Any diner will be hard-pressed to find better sushi out of an old Blockbuster Video than they will at Sake House Japanese Sushi & Steak House.

During my misspent youth, I was fired from a Blockbuster Video. It wasn’t the first in a long line of firings: That honor belongs to Little Caesar’s Pizza, where a future Oklahoma State Representative was a coworker. Needless to say there are — at best — mixed feelings about those businesses.

So you can imagine the glee upon seeing the Blockbuster at 7001 W. Hefner Road slowly fade into nothingness with only the dirty outline of its name remaining on the building and replaced by three of my favorite things: 1. Sushi. 2. Steak. 3. More sushi.

While both teppanyaki cooking (that giant griddle they put the onion volcano on) and sushi are both Japanese, they don’t always mesh together perfectly. Focus too much in either direction and you have a recipe for lackluster food. But those who can excel at both will hit the jackpot — namely, lots of hungry customers.

Sake House makes me a very hungry customer, especially with rolls like the Tuna Amazing ($10.95). Do you like tuna?

Of course you do. Tuna, salmon and tilapia are the three fish that people who don’t eat fish will eat. Tuna Amazing is so named because it tastes amazing and combines white tuna, spicy tuna, avocado and peppered tuna. Is it too much tuna?


You know that’s not a thing. Stop being weird, man.

As is customary, the mackerel nigiri (two for $4.50) was also ordered. Mackerel is firm and fresh and a little salty and tastes like actual fish. It’s so good. It is also something that doesn’t get ordered all the time, so if you want to see how often a sushi place replenishes its stock, it’s a good choice. This was some tasty fish.

I would have ordered more, but I also had steak coming my way.

Miso soup ($2) is fine, but better was Sake House’s clear soup ($2), which is a flavorful broth that clears the palate for what’s to come.

In this case, what came was a salad with ginger dressing because that’s the salad you get with a hibachi/teppanyaki meal. The lettuce was okay, but the ginger dressing was a happy surprise, because it tasted fresh and was not as overpowering as some versions can be.

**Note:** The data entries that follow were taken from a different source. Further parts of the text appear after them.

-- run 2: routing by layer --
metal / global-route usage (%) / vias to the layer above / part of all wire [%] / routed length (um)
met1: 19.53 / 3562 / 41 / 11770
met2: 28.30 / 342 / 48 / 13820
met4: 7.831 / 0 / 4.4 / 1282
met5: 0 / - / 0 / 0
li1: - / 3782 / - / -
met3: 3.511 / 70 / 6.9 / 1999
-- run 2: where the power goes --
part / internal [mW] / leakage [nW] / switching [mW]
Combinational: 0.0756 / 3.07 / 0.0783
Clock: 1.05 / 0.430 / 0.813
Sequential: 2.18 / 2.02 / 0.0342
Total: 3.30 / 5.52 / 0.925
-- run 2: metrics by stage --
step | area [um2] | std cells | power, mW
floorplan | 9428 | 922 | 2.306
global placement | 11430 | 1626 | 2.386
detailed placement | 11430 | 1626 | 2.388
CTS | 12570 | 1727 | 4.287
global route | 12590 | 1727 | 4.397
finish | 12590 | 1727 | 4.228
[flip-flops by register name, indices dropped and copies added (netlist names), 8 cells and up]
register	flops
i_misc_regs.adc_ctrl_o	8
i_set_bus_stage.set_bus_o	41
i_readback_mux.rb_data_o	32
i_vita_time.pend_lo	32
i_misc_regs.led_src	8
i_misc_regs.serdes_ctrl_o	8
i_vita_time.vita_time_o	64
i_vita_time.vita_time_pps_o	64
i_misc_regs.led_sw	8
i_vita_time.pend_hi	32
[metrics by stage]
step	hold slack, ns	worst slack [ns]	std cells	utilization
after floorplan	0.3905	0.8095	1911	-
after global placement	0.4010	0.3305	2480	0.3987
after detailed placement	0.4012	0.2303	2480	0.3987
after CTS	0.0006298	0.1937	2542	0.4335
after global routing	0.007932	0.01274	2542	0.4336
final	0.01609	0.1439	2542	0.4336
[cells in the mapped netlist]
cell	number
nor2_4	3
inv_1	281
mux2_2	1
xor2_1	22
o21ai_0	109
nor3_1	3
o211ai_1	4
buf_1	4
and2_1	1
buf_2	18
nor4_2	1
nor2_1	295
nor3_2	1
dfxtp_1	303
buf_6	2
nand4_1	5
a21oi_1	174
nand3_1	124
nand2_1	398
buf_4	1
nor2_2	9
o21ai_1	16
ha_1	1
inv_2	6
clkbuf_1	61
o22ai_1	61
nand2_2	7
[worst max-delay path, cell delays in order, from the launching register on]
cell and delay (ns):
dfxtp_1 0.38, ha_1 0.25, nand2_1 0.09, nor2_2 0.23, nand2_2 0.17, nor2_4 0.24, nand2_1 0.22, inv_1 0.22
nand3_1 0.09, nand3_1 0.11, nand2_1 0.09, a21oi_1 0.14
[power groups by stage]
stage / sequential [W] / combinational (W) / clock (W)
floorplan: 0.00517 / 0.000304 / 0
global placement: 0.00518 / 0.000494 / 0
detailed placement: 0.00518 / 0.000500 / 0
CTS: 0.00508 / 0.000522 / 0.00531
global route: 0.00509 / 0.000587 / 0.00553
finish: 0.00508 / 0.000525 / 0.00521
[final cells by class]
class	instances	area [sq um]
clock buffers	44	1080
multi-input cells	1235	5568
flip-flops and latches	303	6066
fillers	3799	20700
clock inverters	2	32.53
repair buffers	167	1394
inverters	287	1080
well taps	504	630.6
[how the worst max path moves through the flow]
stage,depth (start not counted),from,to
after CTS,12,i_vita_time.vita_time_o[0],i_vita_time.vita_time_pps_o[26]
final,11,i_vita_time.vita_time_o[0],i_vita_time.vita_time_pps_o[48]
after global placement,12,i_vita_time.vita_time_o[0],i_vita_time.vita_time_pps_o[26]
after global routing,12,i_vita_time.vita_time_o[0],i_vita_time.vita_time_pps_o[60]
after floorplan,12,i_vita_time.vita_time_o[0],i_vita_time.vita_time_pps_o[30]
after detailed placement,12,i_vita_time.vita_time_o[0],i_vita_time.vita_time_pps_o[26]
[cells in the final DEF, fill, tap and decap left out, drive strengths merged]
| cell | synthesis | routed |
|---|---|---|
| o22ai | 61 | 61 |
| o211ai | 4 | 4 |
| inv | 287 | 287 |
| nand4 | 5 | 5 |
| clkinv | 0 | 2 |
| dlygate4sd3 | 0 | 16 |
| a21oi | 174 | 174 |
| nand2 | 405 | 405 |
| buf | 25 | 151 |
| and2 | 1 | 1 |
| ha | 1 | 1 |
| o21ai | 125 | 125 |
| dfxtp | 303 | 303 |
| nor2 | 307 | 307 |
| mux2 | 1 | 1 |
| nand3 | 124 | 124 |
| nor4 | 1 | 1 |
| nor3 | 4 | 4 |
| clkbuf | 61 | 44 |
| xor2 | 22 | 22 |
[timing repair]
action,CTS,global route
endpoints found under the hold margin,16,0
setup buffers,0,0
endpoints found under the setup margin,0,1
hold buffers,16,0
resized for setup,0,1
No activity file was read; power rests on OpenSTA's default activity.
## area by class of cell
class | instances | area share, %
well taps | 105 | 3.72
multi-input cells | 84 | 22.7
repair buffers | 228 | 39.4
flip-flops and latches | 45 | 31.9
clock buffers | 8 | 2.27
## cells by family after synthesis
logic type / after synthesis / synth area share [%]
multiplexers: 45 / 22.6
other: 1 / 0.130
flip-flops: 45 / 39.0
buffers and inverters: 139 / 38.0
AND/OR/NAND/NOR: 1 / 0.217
`src/fifo_params.svh`:
```
`ifndef FIFO_PARAMS_SVH
`define FIFO_PARAMS_SVH

// Data width of one FIFO entry
`define FIFO_WIDTH 45

// SRAM geometry, two entries per word
`define SRAM_WORDS 64
`define SRAM_ADDR_W 6
`define SRAM_WORD_W 128
`define FIFO_DEPTH 128

// Half select, six address bits, wrap bit
`define PTR_W 8

`endif

```
`src/fifo_pkg.sv`:
```
`include "fifo_params.svh"

package fifo_pkg;

    typedef logic [`FIFO_WIDTH-1:0] entry_t;
    typedef logic [`PTR_W-1:0] ptr_t;
    typedef logic [`SRAM_ADDR_W-1:0] sram_addr_t;

    // Even entry in the low bits, unused bits on top
    typedef struct packed {
        logic [`SRAM_WORD_W-2*`FIFO_WIDTH-1:0] pad;
        entry_t                                odd;
        entry_t                                even;
    } entry_pair_t;

    // Raw on the memory side, a pair on the FIFO side
    typedef union packed {
        logic [`SRAM_WORD_W-1:0] raw;
        entry_pair_t             pair;
    } sram_word_u;

    typedef struct packed {
        logic       en;
        sram_addr_t addr;
        sram_word_u word;
    } sram_wr_req_t;

    typedef struct packed {
        logic       en;
        sram_addr_t addr;
    } sram_rd_req_t;

    typedef enum logic [1:0] {IDLE, WAIT_SRAM, WAIT_TAKE, NORMAL} rd_state_e;

endpackage

```
`src/read_sequencer.sv`:
```
`timescale 1ns/1ps
`include "fifo_params.svh"

module read_sequencer (
    input  logic                   axis_clk,
    input  logic                   axi_reset_n,
    input  logic                   r_rdy_i,
    input  fifo_pkg::ptr_t         r_ptr_i,
    input  fifo_pkg::ptr_t         w_ptr_i,
    input  logic                   empty_i,
    input  logic                   one_left_i,
    input  fifo_pkg::entry_t       held_i,
    input  logic                   rd_grant_i,
    input  fifo_pkg::sram_word_u   rd_data_i,
    output fifo_pkg::sram_rd_req_t rd_req_o,
    output logic                   r_vld_o,
    output fifo_pkg::entry_t       data_o
);

    fifo_pkg::rd_state_e state_q;
    fifo_pkg::rd_state_e state_d;
    fifo_pkg::entry_t    front_q;
    logic                front_vld_q;
    logic                word_ok_q;
    fifo_pkg::ptr_t      word_ptr;
    fifo_pkg::ptr_t      word_gap;
    logic                word_done;
    logic                even_sel;
    logic                take;
    logic                take_even;

    // Even entry of the word NORMAL needs next
    assign word_ptr = r_ptr_i + fifo_pkg::ptr_t'(r_ptr_i[0]);
    assign word_gap = w_ptr_i - word_ptr;
    // Both halves accepted, so the word is in the SRAM
    assign word_done = !empty_i && (word_gap >= fifo_pkg::ptr_t'(2));

    always_comb begin
        state_d = state_q;
        case (state_q)
            fifo_pkg::IDLE: begin
                // A stashed entry is drained before any SRAM access
                if (!empty_i && !one_left_i && !front_vld_q) begin
                    state_d = r_ptr_i[0] ? fifo_pkg::WAIT_SRAM : fifo_pkg::NORMAL;
                end
            end
            fifo_pkg::WAIT_SRAM: begin
                if (rd_grant_i) begin
                    state_d = fifo_pkg::WAIT_TAKE;
                end
            end
            fifo_pkg::WAIT_TAKE: begin
                if (r_rdy_i) begin
                    state_d = fifo_pkg::NORMAL;
                end
            end
            default: begin
                if (one_left_i || empty_i) begin
                    state_d = fifo_pkg::IDLE;
                end
            end
        endcase
    end

    always_comb begin
        rd_req_o.en   = 1'b0;
        rd_req_o.addr = r_ptr_i[`PTR_W-2:1];
        if (state_q == fifo_pkg::WAIT_SRAM) begin
            rd_req_o.en = 1'b1;
        end else if (state_q == fifo_pkg::NORMAL && !one_left_i && !word_ok_q) begin
            // Fetch ahead while the odd half is served
            rd_req_o.en   = word_done;
            rd_req_o.addr = word_ptr[`PTR_W-2:1];
        end
    end

    // Output source, highest priority first
    always_comb begin
        r_vld_o  = 1'b0;
        data_o   = held_i;
        even_sel = 1'b0;
        if (one_left_i) begin
            r_vld_o = 1'b1;
        end else if (front_vld_q) begin
            r_vld_o = 1'b1;
            data_o  = front_q;
        end else if (state_q == fifo_pkg::WAIT_TAKE) begin
            r_vld_o = 1'b1;
            data_o  = rd_data_i.pair.odd;
        end else if (state_q == fifo_pkg::NORMAL && !r_ptr_i[0]) begin
            r_vld_o  = word_ok_q;
            data_o   = rd_data_i.pair.even;
            even_sel = 1'b1;
        end
    end

    assign take      = r_vld_o & r_rdy_i;
    assign take_even = take & even_sel;

    always_ff @(posedge axis_clk or negedge axi_reset_n) begin
        if (!axi_reset_n) begin
            state_q     <= fifo_pkg::IDLE;
            front_vld_q <= 1'b0;
            word_ok_q   <= 1'b0;
        end else begin
            state_q <= state_d;
            if (take) begin
                front_vld_q <= take_even;
            end else if (one_left_i) begin
                front_vld_q <= 1'b1;
            end
            if (state_q != fifo_pkg::NORMAL || one_left_i) begin
                word_ok_q <= 1'b0;
            end else if (rd_grant_i) begin
                word_ok_q <= 1'b1;
            end else if (take_even) begin
                word_ok_q <= 1'b0;
            end
        end
    end

    // Odd half after an even take, or a copy of the lone entry
    // so it survives a write that lands before it is taken
    always_ff @(posedge axis_clk) begin
        if (take_even) begin
            front_q <= rd_data_i.pair.odd;
        end else if (!take && one_left_i) begin
            front_q <= held_i;
        end
    end

endmodule

```
==> src/fifo_params.svh <==
`ifndef FIFO_PARAMS_SVH
`define FIFO_PARAMS_SVH

// Data width of one FIFO entry
`define FIFO_WIDTH 45

// SRAM geometry, two entries per word
`define SRAM_WORDS 64
`define SRAM_ADDR_W 6
`define SRAM_WORD_W 128
`define FIFO_DEPTH 128

// Half select, six address bits, wrap bit
`define PTR_W 8

`endif

==> src/fifo_pkg.sv <==
`include "fifo_params.svh"

package fifo_pkg;

    typedef logic [`FIFO_WIDTH-1:0] entry_t;
    typedef logic [`PTR_W-1:0] ptr_t;
    typedef logic [`SRAM_ADDR_W-1:0] sram_addr_t;

    // Even entry in the low bits, unused bits on top
    typedef struct packed {
        logic [`SRAM_WORD_W-2*`FIFO_WIDTH-1:0] pad;
        entry_t                                odd;
        entry_t                                even;
    } entry_pair_t;

    // Raw on the memory side, a pair on the FIFO side
    typedef union packed {
        logic [`SRAM_WORD_W-1:0] raw;
        entry_pair_t             pair;
    } sram_word_u;

    typedef struct packed {
        logic       en;
        sram_addr_t addr;
        sram_word_u word;
    } sram_wr_req_t;

    typedef struct packed {
        logic       en;
        sram_addr_t addr;
    } sram_rd_req_t;

    typedef enum logic [1:0] {IDLE, WAIT_SRAM, WAIT_TAKE, NORMAL} rd_state_e;

endpackage
`src/source/tm1638_params.svh`:
```
`ifndef TM1638_PARAMS_SVH
`define TM1638_PARAMS_SVH

// command bytes sent each frame
`define TM_CMD_DATA_WRITE 8'h40  // write, auto increment
`define TM_CMD_ADDR0      8'hC0  // display ram from address 0
`define TM_CMD_BRIGHT     8'h8F  // display on, brightest
`define TM_CMD_KEY_READ   8'h42

// board layout
`define TM_DIGITS    8
`define TM_KEY_BYTES 4  // read bytes per key scan

// clk cycles per half serial period
`define TM_HALF_DIV_DEFAULT 24

// serial periods between refreshes
`define TM_FRAME_SCLKS_DEFAULT 4000

`endif

```
`src/source/tm1638_pkg.sv`:
```
`include "tm1638_params.svh"

package tm1638_pkg;

    // display contents, digit 0 in the low bits of each field
    typedef struct packed {
        logic [4*`TM_DIGITS-1:0] digits;
        logic [`TM_DIGITS-1:0]   blank;  // 1 turns the digit dark
        logic [`TM_DIGITS-1:0]   dots;
        logic [`TM_DIGITS-1:0]   leds;
    } disp_frame_t;

    // one byte on the serial link
    typedef struct packed {
        logic [7:0] data;
        logic       rd;     // read, driver off
        logic       first;  // strobe low before
        logic       last;   // strobe high after
    } byte_req_t;

    // hex font, gfedcba
    function automatic logic [6:0] seg_font(input logic [3:0] nib);
        logic [6:0] seg;
        case (nib)
            4'h0: seg = 7'h3F;
            4'h1: seg = 7'h06;
            4'h2: seg = 7'h5B;
            4'h3: seg = 7'h4F;
            4'h4: seg = 7'h66;
            4'h5: seg = 7'h6D;
            4'h6: seg = 7'h7D;
            4'h7: seg = 7'h27;
            4'h8: seg = 7'h7F;
            4'h9: seg = 7'h6F;
            4'hA: seg = 7'h77;
            4'hB: seg = 7'h7C;  // lower case b
            4'hC: seg = 7'h39;
            4'hD: seg = 7'h5E;  // lower case d
            4'hE: seg = 7'h79;
            default: seg = 7'h71;
        endcase
        return seg;
    endfunction

endpackage

```
`src/source/tm1638_tick_gen.sv`:
```
`timescale 1ns/1ns
`include "tm1638_params.svh"

module tm1638_tick_gen #(
    parameter int HALF_DIV    = `TM_HALF_DIV_DEFAULT,
    parameter int FRAME_SCLKS = `TM_FRAME_SCLKS_DEFAULT
) (
    input  logic clk,
    input  logic n_rst,
    output logic sclk_fall_o,
    output logic sclk_rise_o,
    output logic frame_start_o
);
    localparam int HW = $clog2(HALF_DIV + 1);
    localparam int FW = $clog2(FRAME_SCLKS + 1);

    logic [HW-1:0] half_cnt;
    logic          phase;  // 0 means next edge is a fall
    logic [FW-1:0] frame_cnt;
    logic          half_wrap;
    logic          frame_wrap;

    assign half_wrap  = (half_cnt == HW'(HALF_DIV - 1));
    assign frame_wrap = (frame_cnt == FW'(FRAME_SCLKS - 1));

    always_ff @(posedge clk or negedge n_rst) begin
        if (!n_rst) begin
            half_cnt      <= '0;
            phase         <= 1'b0;
            frame_cnt     <= '0;
            sclk_fall_o   <= 1'b0;
            sclk_rise_o   <= 1'b0;
            frame_start_o <= 1'b0;
        end else begin
            sclk_fall_o   <= half_wrap & ~phase;
            sclk_rise_o   <= half_wrap & phase;
            frame_start_o <= half_wrap & ~phase & frame_wrap;  // lands on a fall
            if (half_wrap) begin
                half_cnt <= '0;
                phase    <= ~phase;
            end else begin
                half_cnt <= half_cnt + 1'b1;
            end
            if (half_wrap && !phase) begin
                frame_cnt <= frame_wrap ? '0 : frame_cnt + 1'b1;
            end
        end
    end

    // each rise comes half a serial period after its fall
    a_edges_apart: assert property (
        @(posedge clk) disable iff (!n_rst)
        sclk_rise_o |-> !sclk_fall_o && $past(sclk_fall_o, HALF_DIV)
    );

endmodule

```
`src/source/tm1638_byte_shifter.sv`:
```
`timescale 1ns/1ns

module tm1638_byte_shifter (
    input  logic                  clk,
    input  logic                  n_rst,
    input  logic                  sclk_fall_i,
    input  logic                  sclk_rise_i,
    input  logic                  start_i,
    input  logic                  dio_i,
    input  tm1638_pkg::byte_req_t req_i,
    output logic                  done_o,
    output logic [7:0]            rx_byte_o,
    output logic                  tm_clk_o,
    output logic                  tm_stb_o,
    output logic                  tm_dio_o,
    output logic                  tm_dio_oe_o
);
    localparam logic [3:0] STEP_QUIET = 4'd9;  // after bit 7

    logic                  busy;
    logic [3:0]            step;  // 0 strobe, 1..8 bits, 9 quiet, 10 done
    tm1638_pkg::byte_req_t req_q;
    logic                  bit_fall;
    logic                  bit_rise;

    assign bit_fall = busy && sclk_fall_i && (step != 4'd0) && (step <= 4'd8);
    assign bit_rise = busy && sclk_rise_i && !tm_clk_o;

    always_ff @(posedge clk or negedge n_rst) begin
        if (!n_rst) begin
            busy        <= 1'b0;
            step        <= '0;
            done_o      <= 1'b0;
            tm_clk_o    <= 1'b1;
            tm_stb_o    <= 1'b1;
            tm_dio_o    <= 1'b0;
            tm_dio_oe_o <= 1'b0;
        end else begin
            done_o <= 1'b0;
            if (!busy) begin
                if (start_i) begin
                    busy <= 1'b1;
                    step <= '0;
                end
            end else if (sclk_fall_i) begin
                step <= step + 4'd1;
                if (step == 4'd0) begin
                    if (req_q.first) begin
                        tm_stb_o <= 1'b0;
                    end
                end else if (bit_fall) begin
                    tm_clk_o    <= 1'b0;
                    tm_dio_o    <= req_q.data[0];  // lsb first
                    tm_dio_oe_o <= !req_q.rd;
                end else if (step == STEP_QUIET) begin
                    tm_dio_o    <= 1'b0;
                    tm_dio_oe_o <= 1'b0;
                    if (req_q.last) begin
                        tm_stb_o <= 1'b1;
                    end
                end else begin
                    busy   <= 1'b0;
                    done_o <= 1'b1;
                end
            end else if (bit_rise) begin
                tm_clk_o <= 1'b1;
            end
        end
    end

    always_ff @(posedge clk) begin
        if (!busy && start_i) begin
            req_q <= req_i;
        end else if (bit_fall) begin
            req_q.data <= {1'b0, req_q.data[7:1]};
        end
        if (bit_rise && req_q.rd) begin
            rx_byte_o <= {dio_i, rx_byte_o[7:1]};  // chip drives on falling clk
        end
    end

    // sequencer waits for done before the next request
    a_no_start_busy: assert property (
        @(posedge clk) disable iff (!n_rst)
        start_i |-> !busy
    );

    a_read_no_drive: assert property (
        @(posedge clk) disable iff (!n_rst)
        (busy && req_q.rd) |-> !tm_dio_oe_o
    );

    a_clk_high_idle: assert property (
        @(posedge clk) disable iff (!n_rst)
        tm_stb_o |-> tm_clk_o
    );

endmodule

```
`src/source/tm1638_frame_seq.sv`:
```
`timescale 1ns/1ns
`include "tm1638_params.svh"

module tm1638_frame_seq (
    input  logic                    clk,
    input  logic                    n_rst,
    input  logic                    frame_start_i,
    input  logic                    done_i,
    input  logic [7:0]              rx_byte_i,
    input  tm1638_pkg::disp_frame_t frame_i,
    output tm1638_pkg::byte_req_t   req_o,
    output logic                    start_o,
    output logic                    frame_done_o,
    output logic [7:0]              keys_o
);
    // byte order within one frame
    localparam int IDX_ADDR   = 1;
    localparam int IDX_DISP0  = 2;
    localparam int IDX_BRIGHT = IDX_DISP0 + 2 * `TM_DIGITS;
    localparam int IDX_KEYCMD = IDX_BRIGHT + 1;
    localparam int IDX_RD0    = IDX_KEYCMD + 1;
    localparam int IDX_LAST   = IDX_RD0 + `TM_KEY_BYTES - 1;
    localparam int DW         = $clog2(`TM_DIGITS);

    logic                    running;
    logic [4:0]              idx;
    tm1638_pkg::disp_frame_t frame_q;
    logic [4:0]              disp_addr;
    logic [DW-1:0]           digit;
    logic [4:0]              rd_off;
    logic [2:0]              key_hi;  // key from bit 0
    logic [7:0]              key_sh;
    logic [7:0]              key_next;

    assign disp_addr = idx - 5'(IDX_DISP0);
    assign digit     = disp_addr[DW:1];
    assign rd_off    = idx - 5'(IDX_RD0);
    assign key_hi    = 3'd7 - {rd_off[1:0], 1'b0};

    always_comb begin
        req_o.data  = 8'h00;
        req_o.rd    = 1'b0;
        req_o.first = 1'b0;
        req_o.last  = 1'b0;
        if (idx == 5'd0) begin
            req_o.data  = `TM_CMD_DATA_WRITE;
            req_o.first = 1'b1;
            req_o.last  = 1'b1;
        end else if (idx == 5'(IDX_ADDR)) begin
            req_o.data  = `TM_CMD_ADDR0;
            req_o.first = 1'b1;
        end else if (idx < 5'(IDX_BRIGHT)) begin
            if (disp_addr[0]) begin
                req_o.data[0] = frame_q.leds[digit];  // odd address holds the led
            end else begin
                req_o.data[7] = frame_q.dots[digit];
                if (!frame_q.blank[digit]) begin
                    req_o.data[6:0] = tm1638_pkg::seg_font(frame_q.digits[4*digit +: 4]);
                end
            end
            req_o.last = (idx == 5'(IDX_BRIGHT - 1));
        end else if (idx == 5'(IDX_BRIGHT)) begin
            req_o.data  = `TM_CMD_BRIGHT;
            req_o.first = 1'b1;
            req_o.last  = 1'b1;
        end else if (idx == 5'(IDX_KEYCMD)) begin
            req_o.data  = `TM_CMD_KEY_READ;
            req_o.first = 1'b1;
        end else begin
            req_o.rd   = 1'b1;
            req_o.last = (idx == 5'(IDX_LAST));
        end
    end

    // two keys per read byte, bits 0 and 4
    always_comb begin
        key_next                = key_sh;
        key_next[key_hi]        = rx_byte_i[0];
        key_next[key_hi - 3'd1] = rx_byte_i[4];
    end

    always_ff @(posedge clk or negedge n_rst) begin
        if (!n_rst) begin
            running      <= 1'b0;
            idx          <= '0;
            start_o      <= 1'b0;
            frame_done_o <= 1'b0;
            keys_o       <= '0;
        end else begin
            start_o      <= 1'b0;
            frame_done_o <= 1'b0;
            if (!running) begin
                if (frame_start_i) begin
                    running <= 1'b1;
                    idx     <= '0;
                    start_o <= 1'b1;
                end
            end else if (done_i) begin
                if (idx == 5'(IDX_LAST)) begin
                    running      <= 1'b0;
                    frame_done_o <= 1'b1;
                    keys_o       <= key_next;
                end else begin
                    idx     <= idx + 5'd1;
                    start_o <= 1'b1;  // shifter is idle again
                end
            end
        end
    end

    always_ff @(posedge clk) begin
        if (!running && frame_start_i) begin
            frame_q <= frame_i;  // held for the whole frame
        end
        if (running && done_i && req_o.rd) begin
            key_sh <= key_next;
        end
    end

    // shifter only answers requests made by this frame
    a_done_in_frame: assert property (
        @(posedge clk) disable iff (!n_rst)
        done_i |-> running
    );

endmodule

```
`src/source/tm1638_drv.sv`:
```
`timescale 1ns/1ns
`include "tm1638_params.svh"

module tm1638_drv #(
    parameter int HALF_DIV    = `TM_HALF_DIV_DEFAULT,
    parameter int FRAME_SCLKS = `TM_FRAME_SCLKS_DEFAULT
) (
    input  logic                    clk,
    input  logic                    n_rst,
    input  tm1638_pkg::disp_frame_t frame_i,
    input  logic                    dio_i,
    output logic                    tm_clk_o,
    output logic                    tm_stb_o,
    output logic                    tm_dio_o,
    output logic                    tm_dio_oe_o,
    output logic [7:0]              keys_o,
    output logic                    frame_done_o
);
    logic                  sclk_fall;
    logic                  sclk_rise;
    logic                  frame_start;
    tm1638_pkg::byte_req_t req;
    logic                  start;
    logic                  done;
    logic [7:0]            rx_byte;

    tm1638_tick_gen #(
        .HALF_DIV    (HALF_DIV),
        .FRAME_SCLKS (FRAME_SCLKS)
    ) tick_gen_i (
        .clk           (clk),
        .n_rst         (n_rst),
        .sclk_fall_o   (sclk_fall),
        .sclk_rise_o   (sclk_rise),
        .frame_start_o (frame_start)
    );

    tm1638_frame_seq frame_seq_i (
        .clk           (clk),
        .n_rst         (n_rst),
        .frame_start_i (frame_start),
        .done_i        (done),
        .rx_byte_i     (rx_byte),
        .frame_i       (frame_i),
        .req_o         (req),
        .start_o       (start),
        .frame_done_o  (frame_done_o),
        .keys_o        (keys_o)
    );

    tm1638_byte_shifter byte_shifter_i (
        .clk         (clk),
        .n_rst       (n_rst),
        .sclk_fall_i (sclk_fall),
        .sclk_rise_i (sclk_rise),
        .start_i     (start),
        .dio_i       (dio_i),
        .req_i       (req),
        .done_o      (done),
        .rx_byte_o   (rx_byte),
        .tm_clk_o    (tm_clk_o),
        .tm_stb_o    (tm_stb_o),
        .tm_dio_o    (tm_dio_o),
        .tm_dio_oe_o (tm_dio_oe_o)
    );

endmodule

```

The real show, as always, is on the grill. As someone who believes in equality, I want to destroy animals on the land and in the sea in roughly the same amounts, which is why the shrimp and steak hibachi dinner ($20.50) is such a great deal. Plus, you can’t beat the show. Seriously; don’t try to beat these guys. They have knives. You will get hurt.

The chef at the table was a delight. Not only did he have a few fresh hibachi jokes, his skills at tossing broccoli into mouths are unparalleled. You have to trust the man with the knife and spatula. Just open up and let him throw food in there.


(If you’re lucky, he might also squirt some sake down your throat. Score!)

Speaking of beverages, drink some. The sake bloody mary ($6) tastes like a bloody mary with wasabi, which is exactly what it should be. The nigori sake ($10 for a small bottle) was served cool, had a nice unfiltered texture and tasted slightly sweet. It’s recommended for sake virgins and also just regular virgins. Or anybody over 21 who likes a drink now and again.

Print headline: Sake to me, Not every place can do sushi and steak correctly. Sake House definitely does.